Season 2, Ep 6 - Wine
· Wine contains: water 82-90%, alcohol 9-15%, carbohydrates (residual sugars) 0.1% for dry to 3.5% for sparkling.
· Greasy food delays gastric emptying – that means it slows alcohol
getting out of the stomach and into the small intestine where 80% of it
is absorbed. So it gives your body more time to digest the alcohol as
it comes in and you don’t get drunk as quickly
· Red Wine Head Ache (RWHA) is a genuine scientific
mystery – but black tea, aspirin and ibuprofen are supposed to prevent
it happening. Aspirin has little effect on RWHA once it’s started. The
onset of RWHA is usually about 15min after drinking.
· Sulphites are definitely not the cause of RWHA. Wine contains 80mg to
350mg of sulphites per bottle, and the human body makes about 1000mg a
day itself. Only about 1% of sensitive people have a problem with
sulphites because they lack an enzyme to metabolise it.
· Scientific experiments have proved that bubbles really do get you
drunk faster. The theory is that the bubbles somehow stimulate gastric
emptying, so the alcohol gets to your intestines and your blood quicker.
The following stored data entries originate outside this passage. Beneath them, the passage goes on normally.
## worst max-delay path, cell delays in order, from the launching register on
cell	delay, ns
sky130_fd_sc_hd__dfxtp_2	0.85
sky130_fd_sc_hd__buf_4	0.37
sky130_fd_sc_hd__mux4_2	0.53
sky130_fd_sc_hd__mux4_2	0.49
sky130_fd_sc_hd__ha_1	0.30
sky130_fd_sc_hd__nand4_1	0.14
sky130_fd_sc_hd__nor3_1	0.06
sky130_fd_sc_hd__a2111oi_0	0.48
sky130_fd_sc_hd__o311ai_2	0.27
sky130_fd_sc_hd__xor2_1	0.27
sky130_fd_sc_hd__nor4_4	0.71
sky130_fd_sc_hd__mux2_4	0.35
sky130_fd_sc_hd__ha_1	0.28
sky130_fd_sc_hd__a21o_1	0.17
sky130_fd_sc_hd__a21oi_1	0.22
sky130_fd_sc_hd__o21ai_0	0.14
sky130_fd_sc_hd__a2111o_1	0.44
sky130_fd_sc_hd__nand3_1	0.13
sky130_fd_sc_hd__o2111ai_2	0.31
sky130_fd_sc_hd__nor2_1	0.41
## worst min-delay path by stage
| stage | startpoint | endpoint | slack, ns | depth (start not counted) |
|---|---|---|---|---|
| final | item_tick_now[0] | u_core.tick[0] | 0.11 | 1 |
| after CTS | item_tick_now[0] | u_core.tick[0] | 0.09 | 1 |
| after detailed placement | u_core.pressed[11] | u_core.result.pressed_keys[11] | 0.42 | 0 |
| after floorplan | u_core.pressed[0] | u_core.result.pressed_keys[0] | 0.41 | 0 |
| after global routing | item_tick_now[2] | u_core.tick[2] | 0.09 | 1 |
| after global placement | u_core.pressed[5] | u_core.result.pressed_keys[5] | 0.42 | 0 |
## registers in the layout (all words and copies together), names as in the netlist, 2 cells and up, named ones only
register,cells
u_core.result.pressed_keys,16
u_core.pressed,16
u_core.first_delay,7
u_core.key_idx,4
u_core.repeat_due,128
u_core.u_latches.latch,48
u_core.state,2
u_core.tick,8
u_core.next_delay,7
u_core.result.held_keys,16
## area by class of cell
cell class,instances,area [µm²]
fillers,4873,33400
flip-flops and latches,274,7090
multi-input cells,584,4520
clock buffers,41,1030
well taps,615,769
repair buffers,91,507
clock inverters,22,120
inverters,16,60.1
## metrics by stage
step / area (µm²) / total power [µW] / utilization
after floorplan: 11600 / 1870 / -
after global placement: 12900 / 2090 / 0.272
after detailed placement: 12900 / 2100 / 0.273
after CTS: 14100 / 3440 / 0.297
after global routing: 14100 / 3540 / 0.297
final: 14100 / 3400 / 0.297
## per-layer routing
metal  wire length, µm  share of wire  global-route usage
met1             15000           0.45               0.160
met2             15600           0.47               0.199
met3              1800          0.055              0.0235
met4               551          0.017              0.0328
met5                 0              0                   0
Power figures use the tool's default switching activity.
<file path="src/rtl/set_assoc_cache_lookup_assert.svh">
// Assertion macros for the cache lookup block.
// Each macro takes a label, the clock, the reset, an antecedent and a consequent.
`ifndef SET_ASSOC_CACHE_LOOKUP_ASSERT_SVH
`define SET_ASSOC_CACHE_LOOKUP_ASSERT_SVH
`ifndef SYNTHESIS
`define SCL_ASSERT_NOW(label, clk, rst, ante, cons) \
   label: assert property (@(posedge clk) disable iff (rst) (ante) |-> (cons)) \
      else $error("cache lookup check failed");
`define SCL_ASSERT_NEXT(label, clk, rst, ante, cons) \
   label: assert property (@(posedge clk) disable iff (rst) (ante) |=> (cons)) \
      else $error("cache lookup check failed");
`else
`define SCL_ASSERT_NOW(label, clk, rst, ante, cons)
`define SCL_ASSERT_NEXT(label, clk, rst, ante, cons)
`endif
`endif

</file>
<file path="src/rtl/scl_ram.sv">
`timescale 1ns / 1ps
`default_nettype none
module scl_ram #(
   parameter int WIDTH = 8,
   parameter int DEPTH = 16
) (
   input  wire logic                     clock,
   input  wire logic                     wr_en,
   input  wire logic [$clog2(DEPTH)-1:0] wr_addr,
   input  wire logic [WIDTH-1:0]         wr_data,
   input  wire logic                     rd_en,
   input  wire logic [$clog2(DEPTH)-1:0] rd_addr,
   output logic      [WIDTH-1:0]         rd_data
);
   logic [WIDTH-1:0] mem [DEPTH];
   logic [WIDTH-1:0] rd_data_ff;

   always_ff @(posedge clock) begin
      if (wr_en) begin
         mem[wr_addr] <= wr_data;
      end
      if (rd_en) begin
         rd_data_ff <= mem[rd_addr];
      end
   end

   assign rd_data = rd_data_ff;
endmodule
`default_nettype wire

</file>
· Resveratrol which is found in red grape probably has some health
benefits, but the alcohol would be doing you damage long before you got
enough resveratrol from wine to do you any good. There is more in
peanuts or an apple than in red wine
· A recent trend in wine is towards higher alcohol levels. Climbing fro
average 11-12% in 1990s to 13-15% now. Simultaneously there is consumer
demand for lower alcohol wines (around 8-9%). to quaff over lunch and
still be able to work.
· The earliest record of wine-making is from an Iranian pot dating to 6000 years BC.
· New Zealand leads the world in adopting the screw cap – over 90% of our wine is sealed with screw caps.
· The bubbles in bubbly come from a secondary fermentation in the bottle.
· The English claim that they put the bubbles in Champagne by changing
from a cloth closure used by the French to a gas tight cork closure
that trapped the carbon dioxide created by the secondary fermentation.
· Casked wine has an expiration date because the plastic bladders
actually allow oxygen to enter the wine so that it slowly goes off.
· Yeast ferments sugar to alcohol and carbon dioxide. Wine makers often
follow this up with a bacterial fermentation (called the malolactic
fermentation). The bacteria convert very tart malic acid into the much
smoother tasting lactic acid, thus mellowing the wine. The bacteria
also create the buttery notes characteristic of wines like Chardonnay.
· ‘Fining’ means adding something to the wine to attract small
particles of proteins, tannins and carbohydrates. The particles then
settle out and are filtered off. Common fining agents are milk, egg
white, the swim bladder of the sturgeon (isinglass) and benthonite clay.
· Central Otago has the Southernmost vineyards in the world.